The measure was announced today (28 August) by EU agriculture and rural development commissioner Dacian Cioloș, and follows the creation of a €125m fund on 18 August for fruit and veg producers.
Ciolos warned that “price signals” on the European dairy market showed the ban was starting to affect the sector, and claimed the extension of the Private Storage Aid (PVA) fund would alleviate the impact of Russian restrictions and limit the negative effects on the EU internal dairy market.
PVA is an existing intervention available under Common Agricultural Policy (CAP) market rules whereby the Commission helps finance the cost of temporary storage of for at least 90 days – and not more than 210 days.
The CAP finances part of the cost of this temporary storage (comprising a fixed rate per tonne, plus a set daily amount per tonne). The products concerned remain the property of the operators, who are then responsible for selling it when it comes out of storage.
“In a number of member states export earnings are being lost and new outlets need to be found,” said Ciolos.
“The European dairy sector needs time and help to adapt so I am announcing today targeted market support, focusing on milk powder, butter and exported cheeses. If needed, further measures will follow.”
Ciolos’ spokesman Roger Waite added that the budget of the fund had not yet been determined, and would depend on “volumes taken up”.
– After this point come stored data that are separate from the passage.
$ cat src/rtl/q2_io_panel_pkg.sv
// Shared definitions for the q2 front-panel peripheral: bus address, HD44780 codes,
// controller states and the small byte helpers used by the write path and the init sequence.
package q2_io_panel_pkg;

   localparam logic [11:0] IO_ADDR_DEF  = 12'hFFF;

   localparam logic [7:0]  LCD_FUNC_SET = 8'h38;
   localparam logic [7:0]  LCD_DISP_ON  = 8'h0C;
   localparam logic [7:0]  LCD_ENTRY    = 8'h06;
   localparam logic [7:0]  LCD_CLEAR    = 8'h01;
   localparam logic [7:0]  LCD_SET_ADDR = 8'h80;
   localparam logic [7:0]  SUBST_CHAR   = 8'h3F;
   localparam logic [7:0]  CHAR_MIN     = 8'h20;
   localparam logic [7:0]  CHAR_MAX     = 8'h7E;

   typedef enum logic [2:0] {
      ST_POR   = 3'd0,
      ST_IDLE  = 3'd1,
      ST_SETUP = 3'd2,
      ST_PULSE = 3'd3,
      ST_HOLD  = 3'd4
   } lcd_st_t;

   function automatic logic [7:0] init_code(input logic [1:0] idx);
      case (idx)
         2'd0:    init_code = LCD_FUNC_SET;
         2'd1:    init_code = LCD_DISP_ON;
         2'd2:    init_code = LCD_ENTRY;
         default: init_code = LCD_CLEAR;
      endcase
   endfunction

   // Characters the panel cannot show are replaced by '?'
   function automatic logic [7:0] printable(input logic [7:0] c);
      if ((c < CHAR_MIN) || (c > CHAR_MAX)) begin
         printable = SUBST_CHAR;
      end else begin
         printable = c;
      end
   endfunction

endpackage

$ cat src/rtl/q2_io_fifo.sv
// Synchronous request FIFO for the LCD path; a push is accepted when full if a pop
// happens in the same cycle.
module q2_io_fifo #(
   parameter int WIDTH = 9,
   parameter int DEPTH = 4
) (
   input  logic             clk,
   input  logic             rst,
   input  logic             push,
   input  logic [WIDTH-1:0] wdata,
   input  logic             pop,
   output logic [WIDTH-1:0] rdata,
   output logic             full,
   output logic             empty
);
   localparam int AW = $clog2(DEPTH);

   logic [AW:0]      wp_r, rp_r;
   logic [WIDTH-1:0] mem_r [DEPTH];
   logic             do_pop_s, do_push_s;

   assign empty     = (wp_r == rp_r);
   assign full      = (wp_r[AW-1:0] == rp_r[AW-1:0]) && (wp_r[AW] != rp_r[AW]);
   assign do_pop_s  = pop & ~empty;
   assign do_push_s = push & (~full | do_pop_s);
   assign rdata     = mem_r[rp_r[AW-1:0]];

   // Read and write pointers, one extra wrap bit to tell full from empty
   always_ff @(posedge clk or negedge rst) begin
      if (!rst) begin
         wp_r <= {(AW+1){1'b0}};
         rp_r <= {(AW+1){1'b0}};
      end else begin
         if (do_push_s) wp_r <= wp_r + {{AW{1'b0}}, 1'b1};
         if (do_pop_s)  rp_r <= rp_r + {{AW{1'b0}}, 1'b1};
      end
   end

   // Storage
   always_ff @(posedge clk or negedge rst) begin
      if (!rst) begin
         for (int i = 0; i < DEPTH; i++) mem_r[i] <= {WIDTH{1'b0}};
      end else if (do_push_s) begin
         mem_r[wp_r[AW-1:0]] <= wdata;
      end
   end

endmodule

$ cat src/rtl/q2_io_panel.sv
// q2 front panel: CPU writes at IO_ADDR become queued, timed HD44780 transactions;
// CPU reads return queue status and debounced keys.
module q2_io_panel
   import q2_io_panel_pkg::*;
#(
   parameter logic [11:0] IO_ADDR   = IO_ADDR_DEF,
   parameter int          KEYS      = 4,
   parameter int          DEPTH     = 4,
   parameter int          E_CYC     = 1,
   parameter int          SHORT_CYC = 4,
   parameter int          LONG_CYC  = 160,
   parameter int          POR_CYC   = 4000,
   parameter int          DEB_CYC   = 16
) (
   input  logic            clk,
   input  logic            rst,
   input  logic [11:0]     abus,
   input  logic [11:0]     din,
   input  logic            wrm,
   input  logic            rdm,
   output logic [11:0]     dout,
   output logic            doe,
   input  logic [KEYS-1:0] key_n,
   output logic            lcd_rs,
   output logic            lcd_e,
   output logic [7:0]      lcd_d,
   output logic            busy
);
   localparam int TMAX = (POR_CYC > LONG_CYC) ? POR_CYC : LONG_CYC;
   localparam int CW   = $clog2(TMAX) + 1;
   localparam int DW   = $clog2(DEB_CYC) + 1;

   logic            wrm_q_r, rdm_q_r;
   logic            sel_s, wr_acc_s, rd_acc_s;
   logic            push_s, pop_s, full_s, empty_s;
   logic [8:0]      push_val_s, fifo_q_s;
   logic            ovf_r;
   logic [KEYS-1:0] ks1_r, ks2_r, key_deb_r;
   logic [DW-1:0]   kcnt_r [KEYS];
   lcd_st_t         st_r, st_nxt;
   logic [CW-1:0]   cnt_r, cnt_nxt, wait_s;
   logic [1:0]      idx_r, idx_nxt;
   logic            init_r, init_nxt;
   logic            ld_s;
   logic [8:0]      ld_val_s;
   logic            lcd_e_r, lcd_rs_r;
   logic [7:0]      lcd_d_r;

   assign sel_s    = (abus == IO_ADDR);
   assign wr_acc_s = wrm & ~wrm_q_r & sel_s;
   assign rd_acc_s = rdm & ~rdm_q_r & sel_s;
   assign doe      = rdm & sel_s;
   assign busy     = ~empty_s | (st_r != ST_IDLE);
   assign lcd_e    = lcd_e_r;
   assign lcd_rs   = lcd_rs_r;
   assign lcd_d    = lcd_d_r;
   assign wait_s   = (!lcd_rs_r && (lcd_d_r == LCD_CLEAR)) ? CW'(LONG_CYC - 1) : CW'(SHORT_CYC - 1);

   // Strobe history for edge-triggered bus accesses
   always_ff @(posedge clk or negedge rst) begin
      if (!rst) begin
         wrm_q_r <= 1'b0;
         rdm_q_r <= 1'b0;
      end else begin
         wrm_q_r <= wrm;
         rdm_q_r <= rdm;
      end
   end

   // Translate a CPU write word into a {rs,byte} queue entry
   always_comb begin
      push_s     = 1'b0;
      push_val_s = 9'h000;
      if (wr_acc_s) begin
         if (din[8]) begin
            if (din[7]) begin
               push_s     = 1'b1;
               push_val_s = {1'b0, LCD_SET_ADDR | {1'b0, din[6:0]}};
            end else if (din[0]) begin
               push_s     = 1'b1;
               push_val_s = {1'b0, LCD_CLEAR};
            end else begin
               push_s     = 1'b0;
            end
         end else begin
            push_s     = 1'b1;
            push_val_s = {1'b1, printable(din[7:0])};
         end
      end else begin
         push_s = 1'b0;
      end
   end

   q2_io_fifo #(.WIDTH(9), .DEPTH(DEPTH)) u_fifo (
      .clk   (clk),
      .rst   (rst),
      .push  (push_s),
      .wdata (push_val_s),
      .pop   (pop_s),
      .rdata (fifo_q_s),
      .full  (full_s),
      .empty (empty_s)
   );

   // Sticky overflow; a new drop in the same cycle as a status read wins
   always_ff @(posedge clk or negedge rst) begin
      if (!rst) begin
         ovf_r <= 1'b0;
      end else if (push_s && full_s && !pop_s) begin
         ovf_r <= 1'b1;
      end else if (rd_acc_s) begin
         ovf_r <= 1'b0;
      end
   end

   // Status word read back by the CPU
   always_comb begin
      dout             = {12{1'b1}};
      dout[11]         = ~full_s;
      dout[10]         = ~ovf_r;
      dout[KEYS-1:0]   = key_deb_r;
   end

   // Two-flop synchroniser for the asynchronous keys
   always_ff @(posedge clk or negedge rst) begin
      if (!rst) begin
         ks1_r <= {KEYS{1'b1}};
         ks2_r <= {KEYS{1'b1}};
      end else begin
         ks1_r <= key_n;
         ks2_r <= ks1_r;
      end
   end

   // Per-key stability counter; a level is accepted after DEB_CYC differing cycles
   always_ff @(posedge clk or negedge rst) begin
      if (!rst) begin
         key_deb_r <= {KEYS{1'b1}};
         for (int k = 0; k < KEYS; k++) kcnt_r[k] <= {DW{1'b0}};
      end else begin
         for (int k = 0; k < KEYS; k++) begin
            if (ks2_r[k] == key_deb_r[k]) begin
               kcnt_r[k] <= {DW{1'b0}};
            end else if (kcnt_r[k] == DW'(DEB_CYC - 1)) begin
               key_deb_r[k] <= ks2_r[k];
               kcnt_r[k]    <= {DW{1'b0}};
            end else begin
               kcnt_r[k] <= kcnt_r[k] + DW'(1);
            end
         end
      end
   end

   // LCD controller next state; init steps reuse the SETUP/PULSE/HOLD path
   always_comb begin
      st_nxt   = st_r;
      cnt_nxt  = cnt_r;
      idx_nxt  = idx_r;
      init_nxt = init_r;
      pop_s    = 1'b0;
      ld_s     = 1'b0;
      ld_val_s = 9'h000;
      case (st_r)
         ST_POR: begin
            if (cnt_r == CW'(POR_CYC - 1)) begin
               st_nxt   = ST_SETUP;
               cnt_nxt  = {CW{1'b0}};
               idx_nxt  = 2'd0;
               init_nxt = 1'b1;
               ld_s     = 1'b1;
               ld_val_s = {1'b0, init_code(2'd0)};
            end else begin
               cnt_nxt = cnt_r + CW'(1);
            end
         end
         ST_IDLE: begin
            if (!empty_s) begin
               pop_s    = 1'b1;
               ld_s     = 1'b1;
               ld_val_s = fifo_q_s;
               st_nxt   = ST_SETUP;
            end else begin
               st_nxt = ST_IDLE;
            end
         end
         ST_SETUP: begin
            st_nxt  = ST_PULSE;
            cnt_nxt = {CW{1'b0}};
         end
         ST_PULSE: begin
            if (cnt_r == CW'(E_CYC - 1)) begin
               st_nxt  = ST_HOLD;
               cnt_nxt = {CW{1'b0}};
            end else begin
               cnt_nxt = cnt_r + CW'(1);
            end
         end
         ST_HOLD: begin
            if (cnt_r == wait_s) begin
               cnt_nxt = {CW{1'b0}};
               if (init_r && (idx_r != 2'd3)) begin
                  idx_nxt  = idx_r + 2'd1;
                  ld_s     = 1'b1;
                  ld_val_s = {1'b0, init_code(idx_r + 2'd1)};
                  st_nxt   = ST_SETUP;
               end else begin
                  init_nxt = 1'b0;
                  st_nxt   = ST_IDLE;
               end
            end else begin
               cnt_nxt = cnt_r + CW'(1);
            end
         end
         default: begin
            st_nxt  = ST_POR;
            cnt_nxt = {CW{1'b0}};
         end
      endcase
   end

   // Controller state and registered LCD pins; rs/d only load on entry to SETUP
   always_ff @(posedge clk or negedge rst) begin
      if (!rst) begin
         st_r     <= ST_POR;
         cnt_r    <= {CW{1'b0}};
         idx_r    <= 2'd0;
         init_r   <= 1'b0;
         lcd_e_r  <= 1'b0;
         lcd_rs_r <= 1'b0;
         lcd_d_r  <= 8'h00;
      end else begin
         st_r    <= st_nxt;
         cnt_r   <= cnt_nxt;
         idx_r   <= idx_nxt;
         init_r  <= init_nxt;
         lcd_e_r <= (st_nxt == ST_PULSE);
         if (ld_s) begin
            lcd_rs_r <= ld_val_s[8];
            lcd_d_r  <= ld_val_s[7:0];
         end
      end
   end

endmodule

$ cat config.mk
export PLATFORM = sky130hd
export DESIGN_NAME = q2_io_panel
export DESIGN_NICKNAME = d
export VERILOG_FILES = /design/src/rtl/q2_io_panel_pkg.sv /design/src/rtl/q2_io_fifo.sv /design/src/rtl/q2_io_panel.sv
export SDC_FILE = /design/constraint.sdc
export NUM_CORES = 1
export LEC_CHECK = 0
export BUFFER_PORTS_ARGS = -buffer_cell sky130_fd_sc_hd__buf_4
export CAP_MARGIN = 0
export CORE_MARGIN = 2
export CORE_UTILIZATION = 50
export CTS_BUF_LIST = sky130_fd_sc_hd__clkbuf_16
export DETAILED_ROUTE_END_ITERATION = 10
export PLACE_DENSITY = 0.73
export REMOVE_ABC_BUFFERS = 1
export SYNTH_ARGS = -nofsm -noshare
export SYNTH_HDL_FRONTEND = slang
export SYNTH_SLANG_ARGS = --single-unit
$ cat constraint.sdc
create_clock -name clk -period 6.05 [get_ports clk]
set_input_delay 0.9075 -clock clk [delete_from_list [all_inputs] [get_ports clk]]
set_output_delay 0.9075 -clock clk [all_outputs]
set_load 0.01 [all_outputs]
# Word level (Yosys, flattened, before mapping)
# Cells that the tools add are included.
# classes
addsub	8
magnitude_cmp	5
n_eq_ne	28
n_mux	56
bitwise_logic	20
reduce_logical	20
# ops
op	n
9-bit 2-to-1 mux	6
13-bit case mux with 4 select lines	1
5-bit 2-to-1 mux	8
13-bit 2-to-1 mux	3
36-bit bitwise mux	1
9-bit case mux with 3 select lines	1
8-bit 2-to-1 mux	3
5-bit by 1-bit adder with 5-bit output (second input constant)	4
5-bit by 4-bit equality test with 1-bit output (second input constant)	4
9-bit binary-select mux with 2-bit select	1
9-bit demux with 2-bit select	1
6-bit 2-to-1 mux	3
6-bit case mux with 3 select lines	1
1-bit 2-to-1 mux	15
3-bit case mux with 5 select lines	1
13-bit by 1-bit adder with 13-bit output (second input constant)	1
13-bit by 12-bit equality test with 1-bit output (second input constant)	1
13-bit by 8-bit equality test with 1-bit output	1
13-bit zero test	1
12-bit equality test (second input constant)	1
2-bit 2-to-1 mux	5
2-bit != test (second input constant)	5
3-bit by 2-bit equality test with 1-bit output (second input constant)	3
3-bit 2-to-1 mux	3
other kinds (31)	63
# totals
ff_bits	106
input_bits	32
output_inout_bits	24
elab_cells	163

# Depth between registers and ports, before layout
# logic_depth
depth_word	7
ltp_mapped	8
mapped_depth_nobuf	7

# Hierarchy
# Synthesis repeated with hierarchy kept, for this count alone.
# unflattened
cells_unflattened	453
area_unflattened_um2	5298.8
# modules_own_cells
module	n_inst	cells_each	area_each_um2	seq_area_each_um2
q2_io_panel	1	321	3228.1	1616.6
q2_io_fifo	1	132	2070.7	1051.0

# Worst setup path before layout
# No wires, ideal clock.
# synth_path
kind	in2reg
from	input abus[10]
to	register u_fifo.mem_r[27] (netlist name)
setup_time_ns	0.125
t_arrival_ns	2.574
required_ns	5.925
path_slack_ns	3.352
stages	5
path_buffers	1
path_cell_list	nand4_1 -> or4b_1 -> clkbuf_1 -> nor3_4 -> mux2_2
# synth_via
elab_chain_cells	4
elab_cells_between_ends	6
cone_classes	1 x eq/ne; 3 x mux; 2 x bitwise
# synth_rtl
element	line_no	rtl
start: declaration	q2_io_panel.sv:17	input logic [11:0] abus,
12-bit equality test *	q2_io_panel.sv:49	assign sel_s = (abus == IO_ADDR);
1-bit AND *	q2_io_panel.sv:50	assign wr_acc_s = wrm & ~wrm_q_r & sel_s;
9-bit 2-to-1 mux / 1-bit 2-to-1 mux (equally long branches)	q2_io_panel.sv:74	if (wr_acc_s) begin
36-bit bitwise mux / 1-bit AND (equally long branches)	q2_io_fifo.sv:44, q2_io_fifo.sv:25	
end signal: indexed assignment	q2_io_fifo.sv:44	mem_r[wp_r[AW-1:0]] <= wdata;
end: declaration	q2_io_fifo.sv:19	logic [WIDTH-1:0] mem_r [DEPTH];
# Every way passes the cells marked *; elsewhere a longest branch is shown, timed or not.
# A chain may end at the register's enable or synchronous reset.

# Worst setup path after layout
# layout_path
from	register cnt_r[2]
to	register cnt_r[9]
# layout_via
elab_chain_cells	3
elab_cells_between_ends	8
cone_classes	1 x add/sub; 2 x eq/ne; 4 x mux; 1 x reduce/logical
# layout_rtl
element	line_no	rtl
start: declaration	q2_io_panel.sv:41	logic [CW-1:0] cnt_r, cnt_nxt, wait_s;
start signal: assignment	q2_io_panel.sv:225	cnt_r <= {CW{1'b0}};
start signal: assignment	q2_io_panel.sv:233	cnt_r <= cnt_nxt;
13-bit by 1-bit adder with 13-bit output (tied with other cells)	q2_io_panel.sv:173, q2_io_panel.sv:195, q2_io_panel.sv:211	
13-bit 2-to-1 mux, on equally long branches	q2_io_panel.sv:199, q2_io_panel.sv:165, q2_io_panel.sv:191	
13-bit case mux with 4 select lines *	q2_io_panel.sv:163	case (st_r)
# Marked as above.

==> flow_summary.toml <==
[run_status]
status = "finished, final reports clean"

[synthesis]
ys_types = 61
yosysMostFrequentCell = "dfrtp_1"
yosys_warnings = 0
synth_cells = 464
ys_top_cells_by_count = "94 x dfrtp_1, 40 x mux2_2, 35 x nor2_1, 28 x nand2_1, 23 x o21ai_0"
synth_area_leader_cell = "dfrtp_1"
synth_edf_count = 0
ys_ff_latch = 106
synth.area.top_cells = "dfrtp_1 45%, mux2_2 8.5%, dfstp_2 6.0%"
avgSynthCellArea_sq_um = 11.4
yosysSeqAreaShare_pct = 50.6
ys_async_sr_fraction_pct = 100
synth_flop_cell = "dfrtp_1"
yosys.area.top_type_share_pct = 44.6
netlist_area_sq_um = 5270

[clock_network]
clock-sinks = 106
cts_hold_buf = 0
cts_resized = 0
cts_buffers = 9
clock_latency_ns = 0.35
clockBufferDepth = 2
root_buffer = "clkbuf_16"
clkTransAtPathRegs_ns = 0.07
cts_setup_buffers = 0
h-tree-depth = 3
cts_tree = "built"

[timing]
slew_headroom_pct = 33.2
worstMarginPinSlew_ns = 1.00
final_max_slew_viol_count = 0
post-route-period-util_pct = 49.3
timing.fmax_mhz = 335
grt_setup_unrepaired = "false"
setup_tns_ns = 0
finClkSkew_ns = 0.00808
period_minus_slack_ns = 2.98
setup_violations = 0
hold_viol = 0

[grt]
grt_pass1_vias = 3747
grt_pass1_wl_um = 18000
antenna_found_initial = 0
grtUsageTotal_pct = 20.1
gr-total-overflow = 0
grt_start_max_net_pins = 67

[setup_path]
crit_path_start_kind = "flip-flop"
worstPathMaxFanout = 12
cp.arrival_ns = 3.17
end_kind = "flip-flop"
worstPathRequired_ns = 6.24
critPathKind = "flip-flop to flip-flop"

[power]
power_density_nw_per_um2 = 220
peakVddDrop_v = 0.000123
leakagePower_uw = 0.00281

[placement]
io_buffers = 46
gp_congestion = 0.861
dp_hpwl_um = 7330

[routing]
vias = 3694
antenna_left = 0
drt-total-wl_um = 10400
drt_iter0_drc = 189
drc = 0
firstDrtPassIters = 4
wl_per_cell_um = 16.0
viasPerCell = 5.68

[final_layout]
nets = 555
num_antenna_cells = 0
post_route_cells_drive_above_1_share_pct = 27.6
syn_to_final_growth_pct = 13.7
final_core_util_pct = 58.3

[die]
ioPinCount = 56
initial_core_util_pct = 51.3
fp.coreArea_sq_um = 10300
chipHeight_um = 107
die-area_sq_um = 11400
num_rows = 37
die_w_um = 107

[worst_hold_path]
hold_path_class = "flip-flop to flip-flop"

[flow_run]
maxCapViolCount = 0
-- cell families (layout without fill, tap and decap cells) --
group	Yosys count	in the layout	synth area share, %
simple gates	150	150	16.0
flops	106	106	50.6
compound gates	80	80	10.2
mux	50	50	12.6
buf+inv	40	85	3.40
xor+xnor	23	23	3.82
fa+ha+maj	14	14	3.32
other cells	1	6	0.0712
-- cell usage in the layout, fill, tap and decap left out, types with 3 or more instances in the layout --
cell type	count
nor4_1	3
or3_1	6
o21ai_1	5
o21ai_0	23
nand2_2	3
clkbuf_16	9
nand3_1	19
o21a_1	5
nor2_1	35
mux2_2	40
nand4_1	9
dfstp_2	12
o211ai_1	3
a211oi_1	3
inv_1	21
clkinvlp_4	3
conb_1	6
a32o_1	3
ha_1	14
and2_1	8
a311oi_1	4
a21oi_1	9
a221o_1	3
or4_1	3
dfrtp_1	94
and3_1	6
nor2b_1	4
nor3_1	8
buf_4	48
o22ai_1	9
mux4_2	9
nand2_1	28
xor2_1	16
xnor2_1	7
-- power by group --
part	switching (uW)	internal, uW	leakage, uW	total (uW)
sequential	6.26	721	0.00140	727
clock	260	278	0.000125	538
combinational	31.0	22.9	0.00128	53.8
-- critical path, stage by stage (launching register included) --
cell,delay [ns]
dfrtp_1,0.48
nand4_1,0.34
nor4_2,0.88
nor2_1,0.09
a21boi_1,0.82
o22ai_1,0.21
-- area by class of cell --
cell class,count,area (sq um)
fill,874,4290
clock buffer,9,225
multi-input combinational,323,2440
sequential,106,2670
tap,136,170
timing repair buffer,48,360
inverter,21,78.8
clock inverter,7,45.0
-- registers in the layout, summed over array words and instances (netlist names), 2 cells and up --
signal,flops
u_fifo.rp_r,3
u_fifo.mem_r,36
key_deb_r,4
lcd_d,8
idx_r,2
cnt_r,13
ks1_r,4
u_fifo.wp_r,3
ks2_r,4
kcnt_r,20
st_r,3
-- worst paths after layout --
| kind | slack (ns) | cells past startpoint | to | start |
|---|---|---|---|---|
| min in group asynchronous | 0.53 | 1 | kcnt_r[14] | rst |
| setup reg to reg | 3.07 | 5 | cnt_r[9] | cnt_r[2] |
| max in group asynchronous | 4.31 | 2 | u_fifo.mem_r[32] | rst |
| setup / recovery | 3.07 | 5 | cnt_r[9] | cnt_r[2] |
| hold reg to reg | 0.36 | 0 | ks2_r[1] | ks1_r[1] |
| hold / removal | 0.36 | 0 | ks2_r[1] | ks1_r[1] |
-- per-layer routing --
metal | vias to the layer above | GRT usage [%] | wire (um)
met5 | - | 0 | 0
met4 | 0 | 8.72 | 159
met3 | 13 | 2.67 | 308
met2 | 60 | 33.8 | 5340
met1 | 1865 | 26.1 | 4560
li1 | 1756 | - | -
-- stage by stage --
step / instances / setup slack [ns] / hold slack [ns] / instance area [sq um] / total power [uW]
detailed placement: 634 / 2.99 / 0.347 / 5720 / 796
floorplan: 450 / 3.33 / 0.345 / 5190 / 760
global placement: 634 / 3.03 / 0.346 / 5720 / 792
CTS: 650 / 3.07 / 0.357 / 5990 / 1330
global route: 650 / 2.72 / 0.363 / 5990 / 1370
finish: 650 / 3.07 / 0.356 / 5990 / 1320
Power figures use the tool's default switching activity.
“We also have to establish what cheese is covered as some are not stored very well, but this will give us time to find other markets to sell these products.”
The European Commission is expected to present to member states a first “full analysis of the short- and medium-term impact of this Russian ban on all major European agri-food sectors”, over the next week, said Ciolos, in addition to an overview of the policy options available.
“My message to EU producers today is clear,” he said, adding: “Where material risks of market destabilisation appear, I will continue to use the new CAP to act pre-emptively to stabilise the market.”
Dr Judith Bryans, chief executive of Dairy UK, said: “We welcome the European Commission’s decision to open Private Storage Aid for dairy products affected by the Russian ban. This measure will help prevent an oversupply of dairy products in the EU and stabilise the market. It will also give more time for the global dairy market to adapt to recent developments and absorb the impact of the ban.
”We also welcome the Commission’s willingness to extend PSA to non PDO/PGI cheeses and we will strongly argue for the need to include cheddar in any PSA measures. Cheddar is one of the most widely internationally traded cheeses and its exclusion from PSA would be detrimental to the UK dairy industry. We will be lobbying the Commission to argue for such an extension.”